When you first start playing poker, understanding the pre-flop and flop strategy is the most important step to learn. However, as you get a bit more experienced, learning what to do on the turn and the river is also necessary. The strategy here is a lot more complex, as there are far more variables to consider, but knowing what to do can mean the difference between winning the pot and narrowly missing out.

Pro poker players are experts in all areas of poker strategy, but the turn and the river are where they really make their money. This is often the area of the game that separates the good from the very good, with the best players seemingly always knowing the right move to make. If you enjoy watching poker tournaments in Las Vegas, you’ll be able to see how players react during this phase. Of course, even the best strategies can sometimes fail, as luck influences how poker is played. Still, if you want to be good, understanding the turn and the river is crucial.

What Are the Turn and River?

The turn is so-called due to its potential to turn bad luck into good luck, whereas the river can sell you down the river. The turn is sometimes referred to as ‘fourth street’ in Texas Hold ‘Em poker since it is the fourth community card to be dealt, while the river is sometimes referred to as ‘fifth street.’

After the flop, the first three community cards are dealt, and a second betting round ensues. This is then followed by the fourth community card, known as the turn. Because the turn brings in the fourth card, it can open up a lot of possibilities for that final five-card hand. After another betting round, the river is revealed with the fifth card, at which point, all players will know what hand they have,

At each stage of the game, it’s important for players to have a clear strategy that will take their cards, the community cards, and the potential cards of their opponents into consideration. Both the turn and the river will need to be played well in order to have consistent success while playing poker.

Playing the Turn

After the flop, poker players will make their decisions will be based on the card shown on the turn, as well as their own hand, how many opponents are left, and the size of the pot. At this point, players should consider whether they really have a strong enough hand to beat their opponent. You don’t have to have the strongest possible hand, but having a decent hand or being one card short can be enough to continue. That said, you should fold if you have a weak hand before you commit more of your chips to the pot.

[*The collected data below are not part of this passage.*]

Source: an optimization exercise on an open RTL-to-GDS flow (aim: a short achievable clock period and few clock cycles). Production flows keep margins and buffers that such runs may drop. Only simulation tests tie the RTL to the original design; equivalence was not proved. No activity file was given, so power comes from the tool's default toggle rates.

## v6
==> flow/design.v <==
module multicycle_cobra_core #(
   parameter int XLEN = 32,
   parameter int PC_W = 8
) (
   input  logic            clk,
   input  logic            rst,
   output logic            imem_req,
   output logic [PC_W-1:0] imem_addr,
   input  logic            imem_ack,
   input  logic [31:0]     imem_rdata,
   input  logic            in_valid,
   output logic            in_ready,
   input  logic [XLEN-1:0] in_data,
   output logic [XLEN-1:0] out_data,
   output logic            out_valid
);
   localparam int SH_W = $clog2(XLEN);
   function automatic logic [XLEN:0] ks_add(input logic [XLEN-1:0] a, input logic [XLEN-1:0] b,
                                            input logic cin);
      logic [XLEN-1:0] x, g, p, gn, pn;
      x = a ^ b;
      g = a & b;
      p = x;
      g[0] = g[0] | (p[0] & cin);
      for (int d = 1; d < XLEN; d = d * 2) begin
         gn = g;
         pn = p;
         for (int i = d; i < XLEN; i++) begin
            gn[i] = g[i] | (p[i] & g[i-d]);
            pn[i] = p[i] & p[i-d];
         end
         g = gn;
         p = pn;
      end
      ks_add[0] = x[0] ^ cin;
      for (int i = 1; i < XLEN; i++) ks_add[i] = x[i] ^ g[i-1];
      ks_add[XLEN] = g[XLEN-1];
   endfunction
   logic              req_q;
   logic [PC_W-1:0]   pc_q;
   logic              e_valid, e_isin, e_isout, e_we, e_pt, e_jb, e_jbc;
   logic [4:0]        e_wa;
   logic [PC_W-1:0]   e_pc, e_seq, e_tgt;
   logic [XLEN-1:0]   e_a, e_b, e_imm;
   logic              e_selimm, e_selin, e_add, e_sub, e_sll, e_srl, e_sra, e_slt, e_sltu, e_xor, e_or, e_and;
   logic              e_feq, e_fne, e_flt, e_fge, e_fltu, e_fgeu;
   logic              e_self, e_immz, e_zk;
   logic              w_we;
   logic [4:0]        w_wa;
   logic [XLEN-1:0]   w_data;
   logic [XLEN-1:0]   rf_q [32];
   logic [XLEN-1:0]   e_wdata, shl, shr;
   logic [XLEN:0]     sum;
   logic              eq, lt_u, lt_s, flag, mp0, mp1, mispredict, in_wait, redirect, commit;
   logic [PC_W-1:0]   redirect_pc;
   logic [XLEN:0]     diff;
   assign sum    = ks_add(e_a, e_b, 1'b0);
   assign diff   = ks_add(e_a, ~e_b, 1'b1);
   assign lt_u   = ~diff[XLEN];
   assign lt_s   = lt_u ^ e_a[XLEN-1] ^ e_b[XLEN-1];
   assign eq     = (e_a == e_b);
   assign shl    = e_a << e_b[SH_W-1:0];
   assign shr    = XLEN'($unsigned($signed({e_sra & e_a[XLEN-1], e_a}) >>> e_b[SH_W-1:0]));
   assign e_wdata = ({XLEN{e_add}} & sum[XLEN-1:0])
                  | ({XLEN{e_sub}} & diff[XLEN-1:0])
                  | ({XLEN{e_sll}} & shl)
                  | ({XLEN{e_srl | e_sra}} & shr)
                  | ({XLEN{e_xor}} & (e_a ^ e_b))
                  | ({XLEN{e_or}}  & (e_a | e_b))
                  | ({XLEN{e_and}} & (e_a & e_b))
                  | XLEN'((e_slt & lt_s) | (e_sltu & lt_u))
                  | ({XLEN{e_selimm}} & e_imm)
                  | ({XLEN{e_selin}} & in_data);
   assign flag = (e_feq & eq) | (e_fne & ~eq) | (e_flt & lt_s) | (e_fge & ~lt_s)
               | (e_fltu & lt_u) | (e_fgeu & ~lt_u);
   assign mp0         = e_valid & (e_jb ^ e_pt);
   assign mp1         = e_valid & (e_jbc ^ e_pt);
   assign mispredict  = flag ? mp1 : mp0;
   assign in_wait     = e_isin & ~in_valid;
   assign redirect    = mispredict | in_wait;
   assign redirect_pc = in_wait ? e_pc : (e_pt ? e_seq : e_tgt);
   assign commit      = e_valid & ~in_wait;
   assign in_ready = e_isin;
   logic              e_isz, f_fuse, f_alu;
   logic              fetch_ok, f_pt, f_b, f_c, f_cmp, f_go, f_we;
   logic [1:0]        f_ws;
   logic [4:0]        f_op, f_ra1, f_ra2, f_wa;
   logic [PC_W-1:0]   pc_seq, pc_tgt, pc_next;
   logic [XLEN-1:0]   rd1, rd2, op_a, op_b;
   assign f_b   = imem_rdata[31];
   assign f_c   = imem_rdata[30];
   assign f_ws  = imem_rdata[29:28];
   assign f_op  = imem_rdata[27:23];
   assign f_ra1 = imem_rdata[22:18];
   assign f_ra2 = imem_rdata[17:13];
   assign f_wa  = imem_rdata[4:0];
   assign f_we  = (f_ws != 2'b00) && (f_wa != 5'd0);
   assign f_alu = (f_ws == 2'b11);
   assign f_cmp = (f_op[4:3] == 2'b11) && (f_op[2:1] != 2'b01);
   assign f_pt  = f_b | (f_c & (f_fuse ? (f_op[0] ^ e_isz)
                                       : f_cmp & (imem_rdata[12] | (f_op[2] & f_op[0]))));
   assign e_isz  = e_selimm ? e_immz : eq;
   assign f_fuse = e_zk && (f_op[4:1] == 4'b1100) && (f_ra1 == e_wa) && (f_ra2 == 5'd0);
   assign imem_req  = req_q;
   assign imem_addr = pc_q;
   assign fetch_ok  = req_q & imem_ack;
   assign f_go      = fetch_ok & ~redirect;
   assign pc_seq    = pc_q + PC_W'(1);
   assign pc_tgt    = pc_q + PC_W'($signed(imem_rdata[12:5]));
   always_comb begin
      if (redirect)       pc_next = redirect_pc;
      else if (!fetch_ok) pc_next = pc_q;
      else if (f_pt)      pc_next = pc_tgt;
      else                pc_next = pc_seq;
   end
   assign rf_q[0] = '0;
   genvar gi;
   generate
      for (gi = 1; gi < 32; gi++) begin : g_rf
         logic [XLEN-1:0] r_reg;
         logic            v_reg;
         always_ff @(posedge clk)
            if (w_we && w_wa == 5'(gi)) r_reg <= w_data;
         always_ff @(posedge clk or posedge rst)
            if (rst) v_reg <= 1'b0;
            else if (w_we && w_wa == 5'(gi)) v_reg <= 1'b1;
         assign rf_q[gi] = r_reg & {XLEN{v_reg}};
      end
   endgenerate
   assign rd1  = (w_we && w_wa == f_ra1) ? w_data : rf_q[f_ra1];
   assign rd2  = (w_we && w_wa == f_ra2) ? w_data : rf_q[f_ra2];
   assign op_a = (e_we && e_wa == f_ra1) ? e_wdata : rd1;
   assign op_b = (e_we && e_wa == f_ra2) ? e_wdata : rd2;
   always_ff @(posedge clk or posedge rst) begin
      if (rst) begin
         req_q   <= 1'b0;
         pc_q    <= '0;
         e_valid <= 1'b0;
         e_isin  <= 1'b0;
         e_isout <= 1'b0;
         e_we    <= 1'b0;
         e_zk    <= 1'b0;
      end else begin
         req_q   <= 1'b1;
         pc_q    <= pc_next;
         e_valid <= f_go;
         e_isin  <= f_go & (f_ws == 2'b01);
         e_isout <= f_go & (f_ws == 2'b11);
         e_we    <= f_go & f_we;
         e_zk    <= f_go & f_we & ((f_ws == 2'b10)
                                 || ((f_ws == 2'b11) && (f_op == 5'b01000 || f_op == 5'b00100)));
      end
   end
   always_ff @(posedge clk) begin
      e_a    <= op_a;
      e_b    <= op_b;
      e_imm  <= {{(XLEN-23){imem_rdata[27]}}, imem_rdata[27:5]};
      e_wa   <= f_wa;
      e_pc   <= pc_q;
      e_pt   <= f_pt;
      e_jb   <= f_b;
      e_jbc  <= f_b | f_c;
      e_seq  <= pc_seq;
      e_tgt  <= pc_tgt;
      e_self <= f_b && (imem_rdata[12:5] == 8'd0);
      e_immz <= (imem_rdata[27:5] == 23'd0);
      e_selimm <= (f_ws == 2'b10);
      e_selin  <= (f_ws == 2'b01);
      e_add  <= f_alu & (f_op == 5'b00000);
      e_sub  <= f_alu & (f_op == 5'b01000);
      e_sll  <= f_alu & (f_op == 5'b00001);
      e_slt  <= f_alu & (f_op == 5'b00010);
      e_sltu <= f_alu & (f_op == 5'b00011);
      e_xor  <= f_alu & (f_op == 5'b00100);
      e_srl  <= f_alu & (f_op == 5'b00101);
      e_sra  <= f_alu & (f_op == 5'b01101);
      e_or   <= f_alu & (f_op == 5'b00110);
      e_and  <= f_alu & (f_op == 5'b00111);
      e_feq  <= (f_op == 5'b11000);
      e_fne  <= (f_op == 5'b11001);
      e_flt  <= (f_op == 5'b11100);
      e_fge  <= (f_op == 5'b11101);
      e_fltu <= (f_op == 5'b11110);
      e_fgeu <= (f_op == 5'b11111);
   end
   always_ff @(posedge clk or posedge rst) begin
      if (rst) begin
         w_we      <= 1'b0;
         out_valid <= 1'b0;
      end else begin
         w_we      <= commit & e_we;
         out_valid <= commit & e_isout;
      end
   end
   always_ff @(posedge clk) begin
      w_wa   <= e_wa;
      w_data <= e_wdata;
   end
   always_ff @(posedge clk)
      if (e_isout) out_data <= e_wdata;
endmodule
export LEC_CHECK = 0
export ABC_CLOCK_PERIOD_IN_PS = 2000
export CAP_MARGIN = 20
export CORE_MARGIN = 2
export CORE_UTILIZATION = 25
export PLACE_DENSITY = 0.45
export SLEW_MARGIN = 20
create_clock -name core_clock -period 10.0 [get_ports {clk}]
standard.sh (not shown) runs the stock make flow with config.mk's settings and CLKGATE_MAP_FILE= SYNTH_SCRIPT=/design/flow/synth_recipe.tcl, a recipe that flattens the netlist after the stock synthesis.
==> flow/flow/run.sh <==
#!/bin/bash
# Own flow: the standard synthesis unchanged, then the standard layout with
# repair_timing aiming at a larger setup margin (same SDC and clock period).
set -euo pipefail
MARGIN=${MARGIN:-6.6}
bash standard.sh synth > synth.log 2>&1
bash standard.sh SETUP_SLACK_MARGIN=$MARGIN finish > layout.log 2>&1
Testbench counts of v6, summed over its fixed seeds: cycles 83,007.
Inputs modified between v6 and v7:
-- flow/design.v --
<<< v6, line 50
   logic [XLEN-1:0]   w_data;
   logic [XLEN-1:0]   rf_q [32];
   logic [XLEN-1:0]   e_wdata, shl, shr;
   logic [XLEN:0]     sum;
   logic              eq, lt_u, lt_s, flag, mp0, mp1, mispredict, in_wait, redirect, commit;
>>> v7, line 50
   logic [XLEN-1:0]   w_data;
   logic [XLEN-1:0]   rf_q [32];
   logic [XLEN-1:0]   e_wdata, alu_res, shl, shr;
   logic [XLEN:0]     sum;
   logic              eq, lt_u, lt_s, flag, mp0, mp1, mispredict, in_wait, redirect, commit;
<<< v6, line 62
   assign shl    = e_a << e_b[SH_W-1:0];
   assign shr    = XLEN'($unsigned($signed({e_sra & e_a[XLEN-1], e_a}) >>> e_b[SH_W-1:0]));
   assign e_wdata = ({XLEN{e_add}} & sum[XLEN-1:0])
                  | ({XLEN{e_sub}} & diff[XLEN-1:0])
                  | ({XLEN{e_sll}} & shl)
>>> v7, line 62
   assign shl    = e_a << e_b[SH_W-1:0];
   assign shr    = XLEN'($unsigned($signed({e_sra & e_a[XLEN-1], e_a}) >>> e_b[SH_W-1:0]));
   assign alu_res = ({XLEN{e_add}} & sum[XLEN-1:0])
                  | ({XLEN{e_sub}} & diff[XLEN-1:0])
                  | ({XLEN{e_sll}} & shl)
<<< v6, line 69
                  | ({XLEN{e_or}}  & (e_a | e_b))
                  | ({XLEN{e_and}} & (e_a & e_b))
                  | XLEN'((e_slt & lt_s) | (e_sltu & lt_u))
                  | ({XLEN{e_selimm}} & e_imm)
                  | ({XLEN{e_selin}} & in_data);
   assign flag = (e_feq & eq) | (e_fne & ~eq) | (e_flt & lt_s) | (e_fge & ~lt_s)
               | (e_fltu & lt_u) | (e_fgeu & ~lt_u);
>>> v7, line 69
                  | ({XLEN{e_or}}  & (e_a | e_b))
                  | ({XLEN{e_and}} & (e_a & e_b))
                  | {{(XLEN-1){1'b0}}, (e_slt & lt_s) | (e_sltu & lt_u)};
   assign e_wdata = alu_res | ({XLEN{e_selimm}} & e_imm) | ({XLEN{e_selin}} & in_data);
   assign flag = (e_feq & eq) | (e_fne & ~eq) | (e_flt & lt_s) | (e_fge & ~lt_s)
               | (e_fltu & lt_u) | (e_fgeu & ~lt_u);
<<< v6, line 198
   end
   always_ff @(posedge clk)
      if (e_isout) out_data <= e_wdata;
endmodule
>>> v7, line 197
   end
   always_ff @(posedge clk)
      out_data <= alu_res;
endmodule
Notes after the runs:
v7 was carried through to the last stage, and its layout satisfied the timing, design-rule and antenna checks. In v7, the worst reg-to-reg path cell count came out 3 above the value in v6. Power in the clock group: v6 vs v7, no meaningful difference. Between v7 and v6, global routing usage on met2 is higher for v7, v6 comes in under that. v7 ends up with a clock share of power that is 0.8 points higher than in v6. Relative to v6, via count of the first global-routing pass has increased by about 1.6% in v7. Core utilization of the finished layout delta (v7 -> v6): insignificant. Hold slack: v7 and v6 compared, lower one is v6. Compared v7 against v6; die span in x within noise. Against v6, v7 reports a average wire per standard cell that is higher. v6 vs v7, critical path class: in -> reg vs reg -> reg. Total leakage power in v7 is 0.38% lower than in v6. CTS buffer count ended up 4 lower on v7 than on v6. v7 vs. v6: initial cell density of the core saw little to no change, count of different cell masters after synthesis saw a decrease, total half-perimeter wirelength after legalization and detailed placement saw an increase.
Testbench counts of v7, summed over its fixed seeds: cycles 83,007.

## what the ideal ports hide
No port has a modelled driver above. Below, the same layouts with a new extraction and two added sets of constraints.
Step 1 sets driving cells, clkbuf_16 on the clock port and buf_2 on the other inputs (assumed; they add their load-dependent delay and slew).
Step 2 times the ports against the registers' clock, not the clock port: input delays grow and output delays shrink by t, the midpoint of the rising clock arrivals with the driver on.
Three values: no drivers, after step 1, after step 2; two values: the first two.
| run | t (ns) | setup slack, ns | worst register clock-pin slew, ns | pins driven straight from the clock port |
|---|---|---|---|---|
| v6 | 0.926 | 6.235 / 6.254 / 5.372 | 0.07 / 0.07 | 1 |
| v7 | 0.927 | 6.026 / 6.011 / 5.256 | 0.07 / 0.07 | 1 |
After both steps setup and hold are still met in every run listed. For v6, which loses most, drivers alone change the setup slack by +0.019 ns; drivers and shift together by -0.863 ns.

Pro players use this opportunity to try and get a read on their opponents, as it’s usually a time when there’s a lot of deep thought going on. In addition, it’s important that players use this opportunity to extract as many chips as possible out of their opponents if they have a strong hand. If an opponent raises the bet, there’s a good chance they have a strong hand, and many pro players will fold if they come up against a raise here if the turn card doesn’t improve their hand.

Playing the River

The river is much simpler, as players know their hand and should also have a better idea of the hand their opponent is holding. If anyone is still left at this stage of the game, they either have a strong hand or bluffed their way this far.

At this stage of the game, the position of players around the table will make a difference to their strategy. For example, playing last, also known as playing in position, gives an advantage as they can assess their opponents better.

The player that has to go first, known as playing out of position, is at a disadvantage because they don’t know how their opponents will react. Players who are in position and have a strong hand will use this opportunity to place down some big bets, aiming to maximize potential winnings. However, pros will avoid raising the bet unless they’re certain they have the strongest hand. Raising the bet will either cause an opponent to fold if they have a worse hand or call if they have a stronger hand, leading to unnecessary risk and no advantage.